The weeks following this encounter were considerably less painful. I was eased by the physical and emotional contact Itachi and I had shared. On some level, no matter how small, we shared a bond, and somehow, we were linked. Soon I found that he felt the same way.

Won't you be my bad boy, be my man

He'd found me again, and in the same hotel as the first, we had sex for the second time. It was more demanding and rough. There wasn't much talking. There was mostly just pushing, pulling, grunting, and moaning.

Be my week-end lover

But don't be my friend

You can be my bad boy

As I orgasmed, calling his name, I realized that this wasn't as simple as I'd first made it out to be. There was something deeper.

He pushed faster inside of me. "Sakura…"

His head was leaned against mine, his forearms holding him up on the bed. Eye to eye, nose to nose, we stared at each other. My senses were dulling again as my pleasure heightened, and I thought desperately that this was too romantic, too close. It was too late for that, though, because Itachi was picking up speed, his hips pounding into mine, faster and faster. He was going to cum.
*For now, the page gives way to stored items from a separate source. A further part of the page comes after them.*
[src/rtl/lw_sram_pkg.sv]
package lw_sram_pkg;

    localparam int LANE_W_DEF = 9;
    localparam int LANES_DEF  = 4;
    localparam int AW_DEF     = 4;

    typedef enum logic [1:0] {
        ST_RUN,
        ST_ENTER,
        ST_SLEEP,
        ST_WAKE
    } pwr_state_e;

    typedef enum logic [1:0] {
        OP_IDLE,
        OP_READ,
        OP_WRITE
    } op_e;

endpackage

[src/rtl/lw_sram_pwr.sv]
module lw_sram_pwr
    import lw_sram_pkg::*;
(
    input  logic       clk,
    input  logic       rst_n,
    input  logic       sleep,
    output pwr_state_e state,
    output logic       accept,
    output logic       awake
);

    pwr_state_e state_q;
    pwr_state_e state_d;

    // state register
    always_ff @(posedge clk or negedge rst_n) begin
        if (!rst_n) begin
            state_q <= ST_RUN;
        end else begin
            state_q <= state_d;
        end
    end

    // next state
    always_comb begin
        state_d = state_q;
        unique case (state_q)
            ST_RUN:   if (sleep)  state_d = ST_ENTER;
            ST_ENTER: state_d = sleep ? ST_SLEEP : ST_WAKE;
            ST_SLEEP: if (!sleep) state_d = ST_WAKE;
            ST_WAKE:  state_d = sleep ? ST_ENTER : ST_RUN;
            default:  state_d = ST_RUN;
        endcase
    end

    // outputs
    always_comb begin
        state  = state_q;
        awake  = (state_q == ST_RUN);
        accept = (state_q == ST_RUN) && !sleep;
    end

endmodule

[src/rtl/lw_sram_cmd.sv]
module lw_sram_cmd
    import lw_sram_pkg::*;
#(
    parameter int AW     = AW_DEF,
    parameter int LANES  = LANES_DEF,
    parameter int LANE_W = LANE_W_DEF,
    localparam int DW    = LANES * LANE_W
) (
    input  logic             clk,
    input  logic             rst_n,
    input  logic             accept,
    input  logic             cs_n,
    input  logic             we_n,
    input  logic [LANES-1:0] lane_we_n,
    input  logic [AW-1:0]    addr,
    input  logic [DW-1:0]    din,
    output op_e              op_q,
    output logic [AW-1:0]    cmd_addr,
    output logic             pend_vld,
    output logic [AW-1:0]    pend_addr,
    output logic [LANES-1:0] pend_en,
    output logic [DW-1:0]    pend_data,
    output logic             commit
);

    op_e              op_d;
    logic [LANES-1:0] cmd_en;

    always_comb begin
        op_d = OP_IDLE;
        if (accept && !cs_n) begin
            op_d = we_n ? OP_READ : OP_WRITE;
        end
    end

    // command register: first pipeline stage
    always_ff @(posedge clk or negedge rst_n) begin
        if (!rst_n) begin
            op_q     <= OP_IDLE;
            cmd_addr <= '0;
            cmd_en   <= '0;
        end else begin
            op_q     <= op_d;
            cmd_addr <= addr;
            cmd_en   <= ~lane_we_n;
        end
    end

    // pending-write register, loaded on the late data edge
    always_ff @(posedge clk or negedge rst_n) begin
        if (!rst_n) begin
            pend_vld  <= 1'b0;
            pend_addr <= '0;
            pend_en   <= '0;
            pend_data <= '0;
        end else if (op_q == OP_WRITE) begin
            pend_vld  <= 1'b1;
            pend_addr <= cmd_addr;
            pend_en   <= cmd_en;
            pend_data <= din;
        end
    end

    // the older pending word leaves for the array on the same edge
    assign commit = (op_q == OP_WRITE) && pend_vld;

endmodule

[src/rtl/lw_sram_store.sv]
module lw_sram_store
    import lw_sram_pkg::*;
#(
    parameter int AW     = AW_DEF,
    parameter int LANES  = LANES_DEF,
    parameter int LANE_W = LANE_W_DEF,
    localparam int DW    = LANES * LANE_W,
    localparam int DEPTH = 1 << AW
) (
    input  logic             clk,
    input  logic             wr_en,
    input  logic [AW-1:0]    wr_addr,
    input  logic [LANES-1:0] wr_lane_en,
    input  logic [DW-1:0]    wr_data,
    input  logic [AW-1:0]    rd_addr,
    output logic [DW-1:0]    rd_data
);

    for (genvar g = 0; g < LANES; g++) begin : g_bank
        logic [LANE_W-1:0] bank [DEPTH];

        always_ff @(posedge clk) begin
            if (wr_en && wr_lane_en[g]) begin
                bank[wr_addr] <= wr_data[g*LANE_W +: LANE_W];
            end
        end

        assign rd_data[g*LANE_W +: LANE_W] = bank[rd_addr];
    end

endmodule

[src/rtl/lw_sram_rdpath.sv]
module lw_sram_rdpath
    import lw_sram_pkg::*;
#(
    parameter int AW     = AW_DEF,
    parameter int LANES  = LANES_DEF,
    parameter int LANE_W = LANE_W_DEF,
    localparam int DW    = LANES * LANE_W
) (
    input  logic             clk,
    input  logic             rst_n,
    input  op_e              op,
    input  logic [AW-1:0]    rd_addr,
    input  logic [DW-1:0]    arr_data,
    input  logic             pend_vld,
    input  logic [AW-1:0]    pend_addr,
    input  logic [LANES-1:0] pend_en,
    input  logic [DW-1:0]    pend_data,
    output logic [DW-1:0]    q_data,
    output logic             q_vld
);

    logic          hit;
    logic [DW-1:0] merged;

    assign hit = pend_vld && (pend_addr == rd_addr);

    for (genvar g = 0; g < LANES; g++) begin : g_merge
        assign merged[g*LANE_W +: LANE_W] = (hit && pend_en[g])
                                          ? pend_data[g*LANE_W +: LANE_W]
                                          : arr_data[g*LANE_W +: LANE_W];
    end

    // output register
    always_ff @(posedge clk or negedge rst_n) begin
        if (!rst_n) begin
            q_vld  <= 1'b0;
            q_data <= '0;
        end else begin
            q_vld <= (op == OP_READ);
            if (op == OP_READ) begin
                q_data <= merged;
            end
        end
    end

endmodule

[src/rtl/lw_sram.sv]
module lw_sram
    import lw_sram_pkg::*;
#(
    parameter int AW     = AW_DEF,
    parameter int LANES  = LANES_DEF,
    parameter int LANE_W = LANE_W_DEF,
    localparam int DW    = LANES * LANE_W
) (
    input  logic             clk,
    input  logic             rst_n,
    input  logic             cs_n,
    input  logic             we_n,
    input  logic [LANES-1:0] lane_we_n,
    input  logic [AW-1:0]    addr,
    input  logic [DW-1:0]    din,
    input  logic             oe_n,
    input  logic             sleep,
    output logic [DW-1:0]    dout,
    output logic             dq_oe
);

    pwr_state_e       pwr_state;
    logic             cmd_accept;
    logic             awake;
    op_e              op_q;
    logic [AW-1:0]    cmd_addr;
    logic             pend_vld;
    logic [AW-1:0]    pend_addr;
    logic [LANES-1:0] pend_en;
    logic [DW-1:0]    pend_data;
    logic             commit;
    logic [DW-1:0]    arr_data;
    logic [DW-1:0]    q_data;
    logic             rd_vld;

    lw_sram_pwr i_pwr (
        .clk    (clk),
        .rst_n  (rst_n),
        .sleep  (sleep),
        .state  (pwr_state),
        .accept (cmd_accept),
        .awake  (awake)
    );

    lw_sram_cmd #(.AW(AW), .LANES(LANES), .LANE_W(LANE_W)) i_cmd (
        .clk       (clk),
        .rst_n     (rst_n),
        .accept    (cmd_accept),
        .cs_n      (cs_n),
        .we_n      (we_n),
        .lane_we_n (lane_we_n),
        .addr      (addr),
        .din       (din),
        .op_q      (op_q),
        .cmd_addr  (cmd_addr),
        .pend_vld  (pend_vld),
        .pend_addr (pend_addr),
        .pend_en   (pend_en),
        .pend_data (pend_data),
        .commit    (commit)
    );

    lw_sram_store #(.AW(AW), .LANES(LANES), .LANE_W(LANE_W)) i_store (
        .clk        (clk),
        .wr_en      (commit),
        .wr_addr    (pend_addr),
        .wr_lane_en (pend_en),
        .wr_data    (pend_data),
        .rd_addr    (cmd_addr),
        .rd_data    (arr_data)
    );

    lw_sram_rdpath #(.AW(AW), .LANES(LANES), .LANE_W(LANE_W)) i_rd (
        .clk       (clk),
        .rst_n     (rst_n),
        .op        (op_q),
        .rd_addr   (cmd_addr),
        .arr_data  (arr_data),
        .pend_vld  (pend_vld),
        .pend_addr (pend_addr),
        .pend_en   (pend_en),
        .pend_data (pend_data),
        .q_data    (q_data),
        .q_vld     (rd_vld)
    );

    // driver: registered word, gated asynchronously
    assign dout  = q_data;
    assign dq_oe = rd_vld && !oe_n && !sleep && awake && (op_q != OP_WRITE);

endmodule

[config.mk]
export PLATFORM = sky130hd
export DESIGN_NAME = lw_sram
export DESIGN_NICKNAME = d
export VERILOG_FILES = /design/src/rtl/lw_sram_pkg.sv /design/src/rtl/lw_sram_pwr.sv /design/src/rtl/lw_sram_cmd.sv /design/src/rtl/lw_sram_store.sv /design/src/rtl/lw_sram_rdpath.sv /design/src/rtl/lw_sram.sv
export SDC_FILE = /design/constraint.sdc
export NUM_CORES = 1
export LEC_CHECK = 0
export BUFFER_PORTS_ARGS = -buffer_cell sky130_fd_sc_hd__buf_2
export CAP_MARGIN = 20
export CORE_UTILIZATION = 66
export DETAILED_ROUTE_END_ITERATION = 16
export GPL_ROUTABILITY_DRIVEN = 0
export GPL_TIMING_DRIVEN = 0
export PLACE_DENSITY = 0.84
export SLEW_MARGIN = 20
export SYNTH_ARGS = -nofsm -noshare
export SYNTH_HDL_FRONTEND = slang
export SYNTH_SLANG_ARGS = --single-unit
[constraint.sdc]
create_clock -name clk -period 5.6 [get_ports clk]
set_clock_uncertainty 0.05 [all_clocks]
set_input_delay 0.28 -clock clk [delete_from_list [all_inputs] [get_ports clk]]
set_output_delay 0.28 -clock clk [all_outputs]
set_load 0.005 [all_outputs]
When he did, his body shaking, he hovered over me on all fours.

But understand
That I don't need you again

I came again, clinging to him and screaming his name again.

No I don't need you again

He pushed inside of me for the second time that night, already hard. "Yes, Sakura?" His voice was calm and teasing. Panting, I spread my legs wider for better access.

"More."

"Do you want more?" The tip of his erection traced my lips.

"I need it!"

And it began again, fast and rushed. He had pushed me against the headboard and thrust so hard he shook the entire bed, but I didn't care. My mind was focused on other things at the moment.

Bad boy!

Again, I found myself thinking of Sasuke. Tears came to my eyes, and they couldn't be held back. They fell onto Itachi's shoulder, and he pulled back, looking me in the eyes. He and his younger brother looked so much alike, yet so different. As I gazed into Itachi's inky orbs, I wondered how I had managed to fool myself. Itachi was not Sasuke.

You once made this promise
To stay by my side
But after some time you just pushed me aside

The look in Itachi's eyes was true compassion, true feeling. He cares, I thought. He cares, but he doesn't know how to say it. And as he took my hand in his, kissing me softly, I knew it was true. On some small level, Itachi Uchiha and I were connected.
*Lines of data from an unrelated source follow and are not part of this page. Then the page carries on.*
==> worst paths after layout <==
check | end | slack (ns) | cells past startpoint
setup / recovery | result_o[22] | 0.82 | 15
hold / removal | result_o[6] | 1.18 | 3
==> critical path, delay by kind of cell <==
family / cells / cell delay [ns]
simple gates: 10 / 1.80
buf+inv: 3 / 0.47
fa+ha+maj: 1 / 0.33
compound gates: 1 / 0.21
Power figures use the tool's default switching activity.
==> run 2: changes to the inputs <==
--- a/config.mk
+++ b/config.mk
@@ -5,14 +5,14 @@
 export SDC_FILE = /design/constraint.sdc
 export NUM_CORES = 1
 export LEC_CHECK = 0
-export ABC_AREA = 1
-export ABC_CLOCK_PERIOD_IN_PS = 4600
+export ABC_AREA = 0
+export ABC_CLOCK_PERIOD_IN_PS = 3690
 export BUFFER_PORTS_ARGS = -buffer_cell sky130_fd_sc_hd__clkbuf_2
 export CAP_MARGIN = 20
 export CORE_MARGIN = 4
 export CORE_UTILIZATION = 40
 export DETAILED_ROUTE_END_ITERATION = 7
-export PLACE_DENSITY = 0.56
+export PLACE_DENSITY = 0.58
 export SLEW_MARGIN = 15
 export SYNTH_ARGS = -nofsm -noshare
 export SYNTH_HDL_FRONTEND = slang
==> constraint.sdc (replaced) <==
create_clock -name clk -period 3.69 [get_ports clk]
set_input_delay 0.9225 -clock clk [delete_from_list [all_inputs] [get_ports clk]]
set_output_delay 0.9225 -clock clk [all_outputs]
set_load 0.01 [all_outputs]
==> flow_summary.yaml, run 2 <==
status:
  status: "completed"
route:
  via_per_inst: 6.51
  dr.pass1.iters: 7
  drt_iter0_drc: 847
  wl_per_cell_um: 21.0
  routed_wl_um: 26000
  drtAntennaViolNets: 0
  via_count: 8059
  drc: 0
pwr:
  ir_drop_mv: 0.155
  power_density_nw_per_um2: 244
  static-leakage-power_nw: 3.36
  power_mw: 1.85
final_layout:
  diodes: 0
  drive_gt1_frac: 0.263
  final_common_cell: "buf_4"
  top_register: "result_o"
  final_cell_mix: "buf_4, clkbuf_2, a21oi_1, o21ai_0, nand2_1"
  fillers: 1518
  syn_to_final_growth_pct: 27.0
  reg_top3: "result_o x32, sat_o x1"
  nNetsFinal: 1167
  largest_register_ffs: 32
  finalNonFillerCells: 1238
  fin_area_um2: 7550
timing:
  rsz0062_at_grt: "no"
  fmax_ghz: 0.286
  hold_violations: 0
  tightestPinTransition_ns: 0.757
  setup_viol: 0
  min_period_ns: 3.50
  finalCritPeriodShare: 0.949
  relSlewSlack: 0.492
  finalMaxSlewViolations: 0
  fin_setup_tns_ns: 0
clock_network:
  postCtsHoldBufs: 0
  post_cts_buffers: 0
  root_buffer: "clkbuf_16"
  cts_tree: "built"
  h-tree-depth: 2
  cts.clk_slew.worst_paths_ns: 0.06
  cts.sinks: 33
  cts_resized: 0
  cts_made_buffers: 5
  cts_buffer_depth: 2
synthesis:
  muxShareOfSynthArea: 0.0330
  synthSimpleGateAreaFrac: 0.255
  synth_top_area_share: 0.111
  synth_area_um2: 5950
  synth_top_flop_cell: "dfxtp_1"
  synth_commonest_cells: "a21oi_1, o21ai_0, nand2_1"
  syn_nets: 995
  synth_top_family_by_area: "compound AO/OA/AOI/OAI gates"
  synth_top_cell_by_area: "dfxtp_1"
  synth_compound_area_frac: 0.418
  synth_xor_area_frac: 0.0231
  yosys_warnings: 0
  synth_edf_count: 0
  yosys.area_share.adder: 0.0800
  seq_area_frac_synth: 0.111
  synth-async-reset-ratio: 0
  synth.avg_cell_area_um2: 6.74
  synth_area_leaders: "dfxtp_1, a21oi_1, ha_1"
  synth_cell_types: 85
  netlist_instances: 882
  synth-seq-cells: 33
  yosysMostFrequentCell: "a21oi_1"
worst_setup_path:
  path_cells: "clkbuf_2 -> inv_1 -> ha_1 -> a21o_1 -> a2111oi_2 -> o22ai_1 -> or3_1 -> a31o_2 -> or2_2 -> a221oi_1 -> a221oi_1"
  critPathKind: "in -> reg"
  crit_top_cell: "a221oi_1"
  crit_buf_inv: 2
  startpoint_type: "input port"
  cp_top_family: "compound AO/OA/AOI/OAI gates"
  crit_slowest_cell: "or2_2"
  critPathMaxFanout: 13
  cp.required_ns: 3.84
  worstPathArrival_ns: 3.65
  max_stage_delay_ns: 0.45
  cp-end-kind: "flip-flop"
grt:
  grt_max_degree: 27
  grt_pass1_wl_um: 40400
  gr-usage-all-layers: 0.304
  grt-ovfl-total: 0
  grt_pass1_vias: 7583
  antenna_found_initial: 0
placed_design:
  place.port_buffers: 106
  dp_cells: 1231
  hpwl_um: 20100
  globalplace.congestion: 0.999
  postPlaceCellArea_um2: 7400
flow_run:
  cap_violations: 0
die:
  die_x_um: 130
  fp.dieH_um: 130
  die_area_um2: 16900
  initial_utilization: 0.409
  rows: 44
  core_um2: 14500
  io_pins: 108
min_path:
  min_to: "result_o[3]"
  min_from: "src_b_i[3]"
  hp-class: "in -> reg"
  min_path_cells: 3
--- src/rtl/uw_eeprom_pkg.sv ---
package uw_eeprom_pkg;

  typedef enum logic [2:0] {
    CMD_READ,
    CMD_WRITE,
    CMD_ERASE,
    CMD_PROG_ON,
    CMD_PROG_OFF,
    CMD_FILL_ONES,
    CMD_FILL_DATA
  } cmd_e;

  typedef enum logic [2:0] {
    PH_IDLE,
    PH_OPC,
    PH_ADR,
    PH_DAT,
    PH_RD,
    PH_HOLD
  } phase_e;

  // opcode plus the two top address bits pick the command
  function automatic cmd_e decode_cmd(input logic [1:0] opc, input logic [1:0] top);
    cmd_e c;
    case (opc)
      2'b10:   c = CMD_READ;
      2'b01:   c = CMD_WRITE;
      2'b11:   c = CMD_ERASE;
      default: begin
        case (top)
          2'b11:   c = CMD_PROG_ON;
          2'b10:   c = CMD_FILL_ONES;
          2'b01:   c = CMD_FILL_DATA;
          default: c = CMD_PROG_OFF;
        endcase
      end
    endcase
    return c;
  endfunction

  function automatic logic takes_data(input cmd_e c);
    return (c == CMD_WRITE) || (c == CMD_FILL_DATA);
  endfunction

endpackage

--- src/rtl/uw_decoder.sv ---
module uw_decoder
  import uw_eeprom_pkg::*;
#(
  parameter int ADDR_W = 6,
  parameter int WORD_W = 16
) (
  input  logic              clk_i,
  input  logic              rst_ni,
  input  logic              cs_i,
  input  logic              rise_i,
  input  logic              sdi_i,
  input  logic              prog_en_i,
  input  logic [WORD_W-1:0] rd_word_i,
  output logic [ADDR_W-1:0] rd_idx_o,
  output logic [ADDR_W-1:0] wr_idx_o,
  output logic [WORD_W-1:0] wr_data_o,
  output logic              wr_one_o,
  output logic              wr_all_o,
  output logic              ones_o,
  output logic              en_set_o,
  output logic              en_clr_o,
  output logic              sdo_o
);
  localparam int CNT_W = $clog2(WORD_W + 1);

  phase_e            phase_q;
  cmd_e              cmd_q;
  logic [CNT_W-1:0]  cnt_q;
  logic [1:0]        opc_q;
  logic [ADDR_W-1:0] adr_q;
  logic [WORD_W-1:0] din_q;
  logic [WORD_W-1:0] dout_q;
  logic              sdo_q;

  // named events for assertions
  logic              step;
  logic              adr_done;
  logic              dat_done;
  logic [ADDR_W-1:0] adr_nx;
  logic [WORD_W-1:0] din_nx;
  logic [1:0]        opc_nx;
  cmd_e              cmd_now;
  logic              erase_one, erase_all, write_one, write_all;

  assign step     = cs_i & rise_i;
  assign adr_nx   = {adr_q[ADDR_W-2:0], sdi_i};
  assign din_nx   = {din_q[WORD_W-2:0], sdi_i};
  assign opc_nx   = {opc_q[0], sdi_i};
  assign adr_done = step && (phase_q == PH_ADR) && (cnt_q == CNT_W'(ADDR_W - 1));
  assign dat_done = step && (phase_q == PH_DAT) && (cnt_q == CNT_W'(WORD_W - 1));
  assign cmd_now  = decode_cmd(opc_q, adr_nx[ADDR_W-1 -: 2]);

  assign erase_one = adr_done && (cmd_now == CMD_ERASE)     && prog_en_i;
  assign erase_all = adr_done && (cmd_now == CMD_FILL_ONES) && prog_en_i;
  assign write_one = dat_done && (cmd_q == CMD_WRITE)       && prog_en_i;
  assign write_all = dat_done && (cmd_q == CMD_FILL_DATA)   && prog_en_i;

  assign en_set_o  = adr_done && (cmd_now == CMD_PROG_ON);
  assign en_clr_o  = adr_done && (cmd_now == CMD_PROG_OFF);
  assign wr_one_o  = erase_one | write_one;
  assign wr_all_o  = erase_all | write_all;
  assign ones_o    = erase_one | erase_all;
  assign wr_idx_o  = adr_done ? adr_nx : adr_q;
  assign wr_data_o = din_nx;
  assign rd_idx_o  = adr_nx;
  assign sdo_o     = sdo_q;

  always_ff @(posedge clk_i) begin
    if (!rst_ni) begin
      phase_q <= PH_IDLE;
      cmd_q   <= CMD_PROG_OFF;
      cnt_q   <= '0;
      opc_q   <= '0;
      adr_q   <= '0;
      din_q   <= '0;
      dout_q  <= '0;
      sdo_q   <= 1'b0;
    end else if (!cs_i) begin
      phase_q <= PH_IDLE;
      cnt_q   <= '0;
      sdo_q   <= 1'b0;
    end else if (rise_i) begin
      case (phase_q)
        PH_IDLE: begin
          if (sdi_i) begin
            phase_q <= PH_OPC;
            cnt_q   <= '0;
          end
        end
        PH_OPC: begin
          opc_q <= opc_nx;
          if (cnt_q == CNT_W'(1)) begin
            phase_q <= PH_ADR;
            cnt_q   <= '0;
          end else begin
            cnt_q <= cnt_q + 1'b1;
          end
        end
        PH_ADR: begin
          adr_q <= adr_nx;
          if (adr_done) begin
            cnt_q <= '0;
            cmd_q <= cmd_now;
            if (cmd_now == CMD_READ) begin
              dout_q  <= rd_word_i;
              sdo_q   <= 1'b0;
              phase_q <= PH_RD;
            end else if (takes_data(cmd_now)) begin
              phase_q <= PH_DAT;
            end else begin
              phase_q <= PH_HOLD;
            end
          end else begin
            cnt_q <= cnt_q + 1'b1;
          end
        end
        PH_DAT: begin
          din_q <= din_nx;
          if (dat_done) phase_q <= PH_HOLD;
          else          cnt_q   <= cnt_q + 1'b1;
        end
        PH_RD: begin
          if (cnt_q == CNT_W'(WORD_W)) begin
            sdo_q   <= 1'b0;
            phase_q <= PH_HOLD;
          end else begin
            sdo_q  <= dout_q[WORD_W-1];
            dout_q <= {dout_q[WORD_W-2:0], 1'b0};
            cnt_q  <= cnt_q + 1'b1;
          end
        end
        default: ;
      endcase
    end
  end

  AST_ABORT_TO_IDLE: assert property (@(posedge clk_i) disable iff (!rst_ni)
    !cs_i |=> (phase_q == PH_IDLE));
  AST_ONE_ACTION: assert property (@(posedge clk_i) disable iff (!rst_ni)
    $onehot0({wr_one_o, wr_all_o, en_set_o, en_clr_o}));
  AST_READ_DUMMY: assert property (@(posedge clk_i) disable iff (!rst_ni)
    (adr_done && cmd_now == CMD_READ) |=> (!sdo_q && phase_q == PH_RD));
  AST_IDLE_NEEDS_START: assert property (@(posedge clk_i) disable iff (!rst_ni)
    (step && phase_q == PH_IDLE && !sdi_i) |=> (phase_q == PH_IDLE));

endmodule

--- config.mk ---
export PLATFORM = sky130hd
export DESIGN_NAME = uw_decoder
export DESIGN_NICKNAME = d
export VERILOG_FILES = /design/src/rtl/uw_eeprom_pkg.sv /design/src/rtl/uw_decoder.sv
export SDC_FILE = /design/constraint.sdc
export NUM_CORES = 1
export LEC_CHECK = 0
export BUFFER_PORTS_ARGS = -buffer_cell sky130_fd_sc_hd__buf_2
export CAP_MARGIN = 10
export CORE_MARGIN = 10
export CORE_UTILIZATION = 55
export CTS_CLUSTER_DIAMETER = 40
export CTS_CLUSTER_SIZE = 14
export DETAILED_ROUTE_END_ITERATION = 12
export PLACE_DENSITY = 0.92
export SETUP_SLACK_MARGIN = 0.1
export SYNTH_ARGS = -nofsm -noshare
export SYNTH_HDL_FRONTEND = slang
export SYNTH_SLANG_ARGS = --single-unit
--- constraint.sdc ---
create_clock -name clk_i -period 6.2 [get_ports clk_i]
set_input_delay 0.93 -clock clk_i [delete_from_list [all_inputs] [get_ports clk_i]]
set_output_delay 0.93 -clock clk_i [all_outputs]
set_load 0.01 [all_outputs]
You never thought that a girl could be strong
Now I'll show you how to go on

"Is something wrong?" His pace slowed when he saw my tears did not stop. Eyes showing a small glint of emotion, his hand gripped mine tighter.

"No, Itachi-kun." I said with a small smile. "Everything's fine."

Be my bad boy, be my man
Be my week-end lover
But don't be my friend

He brushed away my tears with his thumb. "Sasuke isn't worth your tears."
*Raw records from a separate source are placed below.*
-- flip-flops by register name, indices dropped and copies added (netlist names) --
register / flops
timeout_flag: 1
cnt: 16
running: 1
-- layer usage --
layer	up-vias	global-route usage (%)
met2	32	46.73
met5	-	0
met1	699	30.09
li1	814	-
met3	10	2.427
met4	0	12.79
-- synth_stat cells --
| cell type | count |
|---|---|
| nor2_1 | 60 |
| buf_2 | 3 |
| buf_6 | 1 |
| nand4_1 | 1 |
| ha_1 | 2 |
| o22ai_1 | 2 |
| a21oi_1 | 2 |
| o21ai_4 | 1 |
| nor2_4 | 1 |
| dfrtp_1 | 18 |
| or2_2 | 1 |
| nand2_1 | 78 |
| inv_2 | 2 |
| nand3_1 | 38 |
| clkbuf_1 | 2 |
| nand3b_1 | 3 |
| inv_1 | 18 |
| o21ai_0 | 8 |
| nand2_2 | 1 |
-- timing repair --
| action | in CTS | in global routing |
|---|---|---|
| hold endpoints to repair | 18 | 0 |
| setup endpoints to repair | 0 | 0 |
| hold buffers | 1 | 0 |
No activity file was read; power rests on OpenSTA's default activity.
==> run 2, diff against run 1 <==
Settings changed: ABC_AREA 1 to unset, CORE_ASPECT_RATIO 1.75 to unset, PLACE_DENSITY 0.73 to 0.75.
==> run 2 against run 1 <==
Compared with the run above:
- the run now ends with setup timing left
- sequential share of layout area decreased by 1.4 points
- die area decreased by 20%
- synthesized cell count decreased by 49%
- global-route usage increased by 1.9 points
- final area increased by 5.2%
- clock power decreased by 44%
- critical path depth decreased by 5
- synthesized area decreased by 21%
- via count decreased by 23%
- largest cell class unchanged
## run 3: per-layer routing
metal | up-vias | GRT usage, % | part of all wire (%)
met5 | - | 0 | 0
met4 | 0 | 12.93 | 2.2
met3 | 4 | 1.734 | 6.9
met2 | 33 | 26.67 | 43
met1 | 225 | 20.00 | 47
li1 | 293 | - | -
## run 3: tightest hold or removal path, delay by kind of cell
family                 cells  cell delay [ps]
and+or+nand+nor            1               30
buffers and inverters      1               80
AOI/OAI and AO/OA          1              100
--- config.mk ---
export PLATFORM = sky130hd
export DESIGN_NAME = blk_dma
export DESIGN_NICKNAME = d
export VERILOG_FILES = /design/src/rtl/blk_dma.sv
export SDC_FILE = /design/constraint.sdc
export NUM_CORES = 1
export LEC_CHECK = 0
export ABC_CLOCK_PERIOD_IN_PS = 2940
export BUFFER_PORTS_ARGS = -buffer_cell sky130_fd_sc_hd__buf_2
export CAP_MARGIN = 20
export CORE_AREA = 2 2 249 251
export CTS_CLUSTER_DIAMETER = 50
export CTS_CLUSTER_SIZE = 16
export DETAILED_ROUTE_END_ITERATION = 10
export DIE_AREA = 0 0 251 253
export HOLD_SLACK_MARGIN = 0.08
export SLEW_MARGIN = 20
export SYNTH_ARGS = -nofsm -noshare
export SYNTH_HDL_FRONTEND = slang
export SYNTH_SLANG_ARGS = --single-unit
export TNS_END_PERCENT = 1
--- constraint.sdc ---
create_clock -name clk -period 2.94 [get_ports clk]
set_input_delay 0.441 -clock clk [delete_from_list [all_inputs] [get_ports clk]]
set_output_delay 0.441 -clock clk [all_outputs]
set_load 0.02 [all_outputs]
==> src/rtl/fsr_pkg.sv <==
package fsr_pkg;
  typedef enum logic [2:0] {
    OP_BYTE   = 3'd0,
    OP_AAI    = 3'd1,
    OP_SECTOR = 3'd2,
    OP_BLOCK  = 3'd3,
    OP_CHIP   = 3'd4
  } op_e;

  localparam int SR_W    = 8;
  localparam int SR_BUSY = 0;
  localparam int SR_WEL  = 1;
  localparam int SR_BP0  = 2;
  localparam int SR_BP1  = 3;
  localparam int SR_AAI  = 6;
  localparam int SR_LOCK = 7;
endpackage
"What?" I said. I was shocked that he'd known the source of my tears, much less said what came to his mind. Itachi wasn't one for words. In fact, I think he believed them a nuisance.

You can be my bad boy
But understand
That I don't need you in my life again

Itachi's lips curved upward ever so slightly in the smallest of smiles. "Don't cry over him. I'm here now." His lips were on mine again in a tender kiss, gentle and soft. "I'll always be here for you."

Won't you be my bad boy, be my man
Be my week-end lover
But don't be my friend
You can be my bad boy
But understand
That I don't need you again

As we lay in bed that night, Itachi's arms about me as he slept soundly, I knew he spoke only the truth. Smiling, I settled in next to him, hands on his chest, and fell into a peaceful sleep.